Determination of temporal information granules to improve forecasting in fuzzy time series

https://doi.org/10.1016/j.eswa.2013.10.046Get rights and content

Highlights

  • Partitioning the universe of discourse in consideration of temporal information.

  • Determining intervals by time series segmentation and information granules.

  • Using the proposed method forecasting accuracies were significantly improved.

  • These intervals carry well-defined semantics.

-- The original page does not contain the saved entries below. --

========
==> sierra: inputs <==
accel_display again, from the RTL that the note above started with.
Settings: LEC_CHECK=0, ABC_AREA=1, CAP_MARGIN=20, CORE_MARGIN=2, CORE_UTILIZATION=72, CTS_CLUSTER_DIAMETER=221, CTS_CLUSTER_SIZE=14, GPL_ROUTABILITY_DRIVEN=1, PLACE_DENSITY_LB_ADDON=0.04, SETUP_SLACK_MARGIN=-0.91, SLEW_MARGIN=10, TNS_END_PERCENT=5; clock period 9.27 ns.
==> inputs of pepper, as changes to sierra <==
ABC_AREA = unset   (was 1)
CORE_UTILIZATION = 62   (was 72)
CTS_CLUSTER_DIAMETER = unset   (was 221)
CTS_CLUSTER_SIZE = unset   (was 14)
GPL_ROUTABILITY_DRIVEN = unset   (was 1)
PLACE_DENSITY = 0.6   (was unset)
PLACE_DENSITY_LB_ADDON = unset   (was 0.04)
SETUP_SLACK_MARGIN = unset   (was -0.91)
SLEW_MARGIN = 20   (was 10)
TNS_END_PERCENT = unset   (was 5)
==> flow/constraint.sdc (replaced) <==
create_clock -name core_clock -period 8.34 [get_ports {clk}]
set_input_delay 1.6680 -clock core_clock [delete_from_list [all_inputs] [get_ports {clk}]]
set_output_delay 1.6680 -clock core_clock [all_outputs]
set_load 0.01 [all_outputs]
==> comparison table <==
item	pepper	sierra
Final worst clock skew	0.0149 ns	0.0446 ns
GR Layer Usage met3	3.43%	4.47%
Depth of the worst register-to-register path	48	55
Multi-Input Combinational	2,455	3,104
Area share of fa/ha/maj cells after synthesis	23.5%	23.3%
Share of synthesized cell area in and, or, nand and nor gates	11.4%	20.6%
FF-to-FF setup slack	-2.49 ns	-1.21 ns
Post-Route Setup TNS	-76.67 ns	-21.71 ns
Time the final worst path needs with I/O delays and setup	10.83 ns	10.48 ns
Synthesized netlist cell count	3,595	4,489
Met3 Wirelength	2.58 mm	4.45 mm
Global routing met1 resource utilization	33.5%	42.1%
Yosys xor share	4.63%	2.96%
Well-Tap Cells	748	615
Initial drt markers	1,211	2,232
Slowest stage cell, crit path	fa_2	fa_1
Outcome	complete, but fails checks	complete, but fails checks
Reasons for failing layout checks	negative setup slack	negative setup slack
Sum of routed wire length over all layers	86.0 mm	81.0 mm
Setup of build 23:
Design cpu_core, start of the top module:
module cpu_core(
    input clk,
    input rst,
	 output [5:0] pc_out,
	 input [15:0] instr_out,
	 input [15:0] mem_Data_in,
	 output mem_wr,
	 output mem_rd,
	 output [15:0] reg_Data_2,
	 output [5:0] data_mem_address
    );
Size in the first run: ~2600 cells after synthesis, about 260 flip-flops.
clock: 7.07 ns
lec_check: 0
cap_margin: 20
core_margin: 2
core_utilization: 69
cts_cluster_diameter: 29
max_routing_layer: met4
setup_slack_margin: 0.23
slew_margin: 20
run.sh (not shown) runs the stock make flow with config.mk's settings and CLKGATE_MAP_FILE=.
What ended build 23 was a tool error in 5_1_grt; the run never finished.
[inputs] build 41 vs build 23
diff --git a/flow/config.mk b/flow/config.mk
--- a/flow/config.mk
+++ b/flow/config.mk
@@ -9,6 +9,3 @@
 export CORE_MARGIN = 2
-export CORE_UTILIZATION = 69
-export CTS_CLUSTER_DIAMETER = 29
-export MAX_ROUTING_LAYER = met4
-export SETUP_SLACK_MARGIN = 0.23
+export CORE_UTILIZATION = 26
 export SLEW_MARGIN = 20
==> flow/constraint.sdc <==
create_clock -name core_clock -period 10.9 [get_ports {clk}]
set_input_delay 2.1800 -clock core_clock [delete_from_list [all_inputs] [get_ports {clk}]]
set_output_delay 2.1800 -clock core_clock [all_outputs]
set_load 0.01 [all_outputs]
Notes after the runs:
Build 41 completed every stage of the flow, and the final layout passed the timing, design-rule and antenna checks. Taking build 23 as the reference, in build 41 height of the die went up about 60%; chip width +about 60%. When the final numbers for build 23 and build 41 were put side by side, the total CTS buffers turned out to be smaller in build 41. Build 41 ended with less total cell area at the placement stage than build 23. Number of instances resized during post-cts repair: lower on build 41.
The following lists how build 55 was set up differently from build 41:
diff --git a/flow/config.mk b/flow/config.mk
--- a/flow/config.mk
+++ b/flow/config.mk
@@ -9,3 +9,6 @@
 export CORE_MARGIN = 2
-export CORE_UTILIZATION = 26
+export CORE_UTILIZATION = 68
+export CTS_CLUSTER_DIAMETER = 29
+export MAX_ROUTING_LAYER = met4
+export SETUP_SLACK_MARGIN = 0.23
 export SLEW_MARGIN = 20
==> flow/constraint.sdc <==
create_clock -name core_clock -period 7.07 [get_ports {clk}]
set_input_delay 1.4140 -clock core_clock [delete_from_list [all_inputs] [get_ports {clk}]]
set_output_delay 1.4140 -clock core_clock [all_outputs]
set_load 0.01 [all_outputs]
### Flow results
Build 41: done, clean on timing, DRC and antenna
Build 55: GRT-0116 in 5_1_grt -> run aborted
From build 55 to build 41, async set or reset register ratio after synthesis did not move at all.
Per the comparison of build 55 with build 41, number of enable-type register cells in the synthesized netlist saw little to no change; height of the die saw a decrease.
Relative to build 41, the number of gates resized after cts of build 55 is higher by 243.
NOTE: floorplan die width in build 55 falls short of that of build 41
Build 55 vs. build 41: flip-flop and latch count after synthesis did not really move, area fraction in compound gates did not really move, chip area went down, post-detailed-placement half-perimeter wirelength went down, pre-CTS setup slack went down.
Build 55 ends up with a core area that is 62% lower than in build 41.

  • The proposed method is very robust and stable to forecast in fuzzy time series.

Abstract

Partitioning the universe of discourse and determining intervals containing useful temporal information and coming with better interpretability are critical for forecasting in fuzzy time series. In the existing literature, researchers seldom consider the effect of time variable when they partition the universe of discourse. As a result, and there is a lack of interpretability of the resulting temporal intervals. In this paper, we take the temporal information into account to partition the universe of discourse into intervals with unequal length. As a result, the performance improves forecasting quality. First, time variable is involved in partitioning the universe through Gath–Geva clustering-based time series segmentation and obtain the prototypes of data, then determine suitable intervals according to the prototypes by means of information granules. An effective method of partitioning and determining intervals is proposed. We show that these intervals carry well-defined semantics. To verify the effectiveness of the approach, we apply the proposed method to forecast enrollment of students of Alabama University and the Taiwan Stock Exchange Capitalization Weighted Stock Index. The experimental results show that the partitioning with temporal information can greatly improve accuracy of forecasting. Furthermore, the proposed method is not sensitive to its parameters.

Introduction

For more than one decade, fuzzy time series has successfully been used to deal with various domain problems, such as stock index forecasting (Yu, 2005), hydrometeorology forecasting (Wang, Liu, & Yin, 2012), wastewater treatment (Wen & Lee, 1999), enrollment prediction (Song & Chissom, 1993a), temperature forecasting (Wang & Chen, 2009), etc. The concept of fuzzy time series was firstly introduced by Song and Chissom (1993b). Using the concept of fuzzy time series, they presented the time-invariant fuzzy time series model and the time-variant fuzzy time series model to forecast the enrollments of the University of Alabama. Following Song and Chissom, related studies mainly focus on improving the forecasting accuracy and reducing the computational complexity of the method.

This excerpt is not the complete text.